[Saved data entries]
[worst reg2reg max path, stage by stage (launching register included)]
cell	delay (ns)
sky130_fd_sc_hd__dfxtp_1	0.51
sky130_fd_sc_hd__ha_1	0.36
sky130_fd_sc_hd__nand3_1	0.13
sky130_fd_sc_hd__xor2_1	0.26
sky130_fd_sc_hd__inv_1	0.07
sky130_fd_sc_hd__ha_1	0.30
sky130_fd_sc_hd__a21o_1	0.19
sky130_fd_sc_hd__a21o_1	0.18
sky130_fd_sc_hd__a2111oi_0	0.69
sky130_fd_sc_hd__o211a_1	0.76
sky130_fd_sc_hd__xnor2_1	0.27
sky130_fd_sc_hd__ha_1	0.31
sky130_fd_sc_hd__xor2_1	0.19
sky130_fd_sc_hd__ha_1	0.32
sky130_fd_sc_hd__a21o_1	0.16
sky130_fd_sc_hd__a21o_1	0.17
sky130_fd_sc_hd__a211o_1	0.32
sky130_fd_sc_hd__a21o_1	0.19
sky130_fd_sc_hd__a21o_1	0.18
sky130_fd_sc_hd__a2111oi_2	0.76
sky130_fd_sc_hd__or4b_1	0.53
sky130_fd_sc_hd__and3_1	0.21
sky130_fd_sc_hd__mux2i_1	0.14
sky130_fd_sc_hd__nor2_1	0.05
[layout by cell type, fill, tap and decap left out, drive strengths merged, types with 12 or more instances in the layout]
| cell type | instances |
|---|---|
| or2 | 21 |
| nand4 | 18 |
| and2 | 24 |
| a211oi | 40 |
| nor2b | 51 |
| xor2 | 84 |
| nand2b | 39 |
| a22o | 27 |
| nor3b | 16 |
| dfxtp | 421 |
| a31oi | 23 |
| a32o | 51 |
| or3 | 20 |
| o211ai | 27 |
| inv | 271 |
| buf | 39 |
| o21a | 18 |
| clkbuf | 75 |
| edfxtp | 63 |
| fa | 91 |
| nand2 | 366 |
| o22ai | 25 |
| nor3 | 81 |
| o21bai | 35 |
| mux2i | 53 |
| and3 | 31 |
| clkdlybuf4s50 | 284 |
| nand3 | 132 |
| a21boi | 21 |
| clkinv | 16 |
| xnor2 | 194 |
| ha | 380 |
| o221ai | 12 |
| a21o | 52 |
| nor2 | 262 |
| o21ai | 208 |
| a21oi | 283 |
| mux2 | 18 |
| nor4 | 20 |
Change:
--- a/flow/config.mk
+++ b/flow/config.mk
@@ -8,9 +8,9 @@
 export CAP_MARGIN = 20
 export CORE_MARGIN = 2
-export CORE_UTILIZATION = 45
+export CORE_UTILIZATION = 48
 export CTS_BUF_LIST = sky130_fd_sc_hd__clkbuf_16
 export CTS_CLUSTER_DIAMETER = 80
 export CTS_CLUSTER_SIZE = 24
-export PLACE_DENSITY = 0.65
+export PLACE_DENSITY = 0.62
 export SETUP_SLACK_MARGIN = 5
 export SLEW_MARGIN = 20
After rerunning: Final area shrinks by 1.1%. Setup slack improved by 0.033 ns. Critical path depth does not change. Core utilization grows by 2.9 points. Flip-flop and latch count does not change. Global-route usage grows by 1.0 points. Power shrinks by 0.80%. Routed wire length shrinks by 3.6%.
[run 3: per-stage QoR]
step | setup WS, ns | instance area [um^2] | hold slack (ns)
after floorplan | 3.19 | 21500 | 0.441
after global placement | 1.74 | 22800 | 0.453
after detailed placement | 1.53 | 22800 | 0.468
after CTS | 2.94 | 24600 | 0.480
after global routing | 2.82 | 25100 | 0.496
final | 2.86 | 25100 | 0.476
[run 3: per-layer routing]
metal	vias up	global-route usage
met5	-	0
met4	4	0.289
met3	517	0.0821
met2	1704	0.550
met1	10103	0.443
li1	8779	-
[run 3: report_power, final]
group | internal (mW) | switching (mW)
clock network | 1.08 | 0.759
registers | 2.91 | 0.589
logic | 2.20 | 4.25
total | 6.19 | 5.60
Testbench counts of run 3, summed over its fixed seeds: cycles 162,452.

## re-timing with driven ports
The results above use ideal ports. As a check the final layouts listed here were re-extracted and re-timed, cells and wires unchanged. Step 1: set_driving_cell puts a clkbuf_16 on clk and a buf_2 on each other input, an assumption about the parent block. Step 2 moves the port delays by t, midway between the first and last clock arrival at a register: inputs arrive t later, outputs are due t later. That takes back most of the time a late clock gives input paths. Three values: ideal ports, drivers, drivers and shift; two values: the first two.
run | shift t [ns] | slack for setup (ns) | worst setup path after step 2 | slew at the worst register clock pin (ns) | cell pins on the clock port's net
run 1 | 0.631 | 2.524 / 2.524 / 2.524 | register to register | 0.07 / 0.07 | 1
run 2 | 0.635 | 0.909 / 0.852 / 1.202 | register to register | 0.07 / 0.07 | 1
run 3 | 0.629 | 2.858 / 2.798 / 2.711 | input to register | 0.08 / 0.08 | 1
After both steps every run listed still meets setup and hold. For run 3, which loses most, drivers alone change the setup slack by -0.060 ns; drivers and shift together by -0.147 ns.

(ABOUT THIS TASK)
Each line of the data above is to be duplicated exactly.

(SOLUTION FOR THIS PROBLEM)
[worst reg2reg max path, stage by stage (launching register included)]
cell	delay (ns)
sky130_fd_sc_hd__dfxtp_1	0.51
sky130_fd_sc_hd__ha_1	0.36
sky130_fd_sc_hd__nand3_1	0.13
sky130_fd_sc_hd__xor2_1	0.26
sky130_fd_sc_hd__inv_1	0.07
sky130_fd_sc_hd__ha_1	0.30
sky130_fd_sc_hd__a21o_1	0.19
sky130_fd_sc_hd__a21o_1	0.18
sky130_fd_sc_hd__a2111oi_0	0.69
sky130_fd_sc_hd__o211a_1	0.76
sky130_fd_sc_hd__xnor2_1	0.27
sky130_fd_sc_hd__ha_1	0.31
sky130_fd_sc_hd__xor2_1	0.19
sky130_fd_sc_hd__ha_1	0.32
sky130_fd_sc_hd__a21o_1	0.16
sky130_fd_sc_hd__a21o_1	0.17
sky130_fd_sc_hd__a211o_1	0.32
sky130_fd_sc_hd__a21o_1	0.19
sky130_fd_sc_hd__a21o_1	0.18
sky130_fd_sc_hd__a2111oi_2	0.76
sky130_fd_sc_hd__or4b_1	0.53
sky130_fd_sc_hd__and3_1	0.21
sky130_fd_sc_hd__mux2i_1	0.14
sky130_fd_sc_hd__nor2_1	0.05
[layout by cell type, fill, tap and decap left out, drive strengths merged, types with 12 or more instances in the layout]
| cell type | instances |
|---|---|
| or2 | 21 |
| nand4 | 18 |
| and2 | 24 |
| a211oi | 40 |
| nor2b | 51 |
| xor2 | 84 |
| nand2b | 39 |
| a22o | 27 |
| nor3b | 16 |
| dfxtp | 421 |
| a31oi | 23 |
| a32o | 51 |
| or3 | 20 |
| o211ai | 27 |
| inv | 271 |
| buf | 39 |
| o21a | 18 |
| clkbuf | 75 |
| edfxtp | 63 |
| fa | 91 |
| nand2 | 366 |
| o22ai | 25 |
| nor3 | 81 |
| o21bai | 35 |
| mux2i | 53 |
| and3 | 31 |
| clkdlybuf4s50 | 284 |
| nand3 | 132 |
| a21boi | 21 |
| clkinv | 16 |
| xnor2 | 194 |
| ha | 380 |
| o221ai | 12 |
| a21o | 52 |
| nor2 | 262 |
| o21ai | 208 |
| a21oi | 283 |
| mux2 | 18 |
| nor4 | 20 |
Change:
--- a/flow/config.mk
+++ b/flow/config.mk
@@ -8,9 +8,9 @@
 export CAP_MARGIN = 20
 export CORE_MARGIN = 2
-export CORE_UTILIZATION = 45
+export CORE_UTILIZATION = 48
 export CTS_BUF_LIST = sky130_fd_sc_hd__clkbuf_16
 export CTS_CLUSTER_DIAMETER = 80
 export CTS_CLUSTER_SIZE = 24
-export PLACE_DENSITY = 0.65
+export PLACE_DENSITY = 0.62
 export SETUP_SLACK_MARGIN = 5
 export SLEW_MARGIN = 20
After rerunning: Final area shrinks by 1.1%. Setup slack improved by 0.033 ns. Critical path depth does not change. Core utilization grows by 2.9 points. Flip-flop and latch count does not change. Global-route usage grows by 1.0 points. Power shrinks by 0.80%. Routed wire length shrinks by 3.6%.
[run 3: per-stage QoR]
step | setup WS, ns | instance area [um^2] | hold slack (ns)
after floorplan | 3.19 | 21500 | 0.441
after global placement | 1.74 | 22800 | 0.453
after detailed placement | 1.53 | 22800 | 0.468
after CTS | 2.94 | 24600 | 0.480
after global routing | 2.82 | 25100 | 0.496
final | 2.86 | 25100 | 0.476
[run 3: per-layer routing]
metal	vias up	global-route usage
met5	-	0
met4	4	0.289
met3	517	0.0821
met2	1704	0.550
met1	10103	0.443
li1	8779	-
[run 3: report_power, final]
group | internal (mW) | switching (mW)
clock network | 1.08 | 0.759
registers | 2.91 | 0.589
logic | 2.20 | 4.25
total | 6.19 | 5.60
Testbench counts of run 3, summed over its fixed seeds: cycles 162,452.

## re-timing with driven ports
The results above use ideal ports. As a check the final layouts listed here were re-extracted and re-timed, cells and wires unchanged. Step 1: set_driving_cell puts a clkbuf_16 on clk and a buf_2 on each other input, an assumption about the parent block. Step 2 moves the port delays by t, midway between the first and last clock arrival at a register: inputs arrive t later, outputs are due t later. That takes back most of the time a late clock gives input paths. Three values: ideal ports, drivers, drivers and shift; two values: the first two.
run | shift t [ns] | slack for setup (ns) | worst setup path after step 2 | slew at the worst register clock pin (ns) | cell pins on the clock port's net
run 1 | 0.631 | 2.524 / 2.524 / 2.524 | register to register | 0.07 / 0.07 | 1
run 2 | 0.635 | 0.909 / 0.852 / 1.202 | register to register | 0.07 / 0.07 | 1
run 3 | 0.629 | 2.858 / 2.798 / 2.711 | input to register | 0.08 / 0.08 | 1
After both steps every run listed still meets setup and hold. For run 3, which loses most, drivers alone change the setup slack by -0.060 ns; drivers and shift together by -0.147 ns.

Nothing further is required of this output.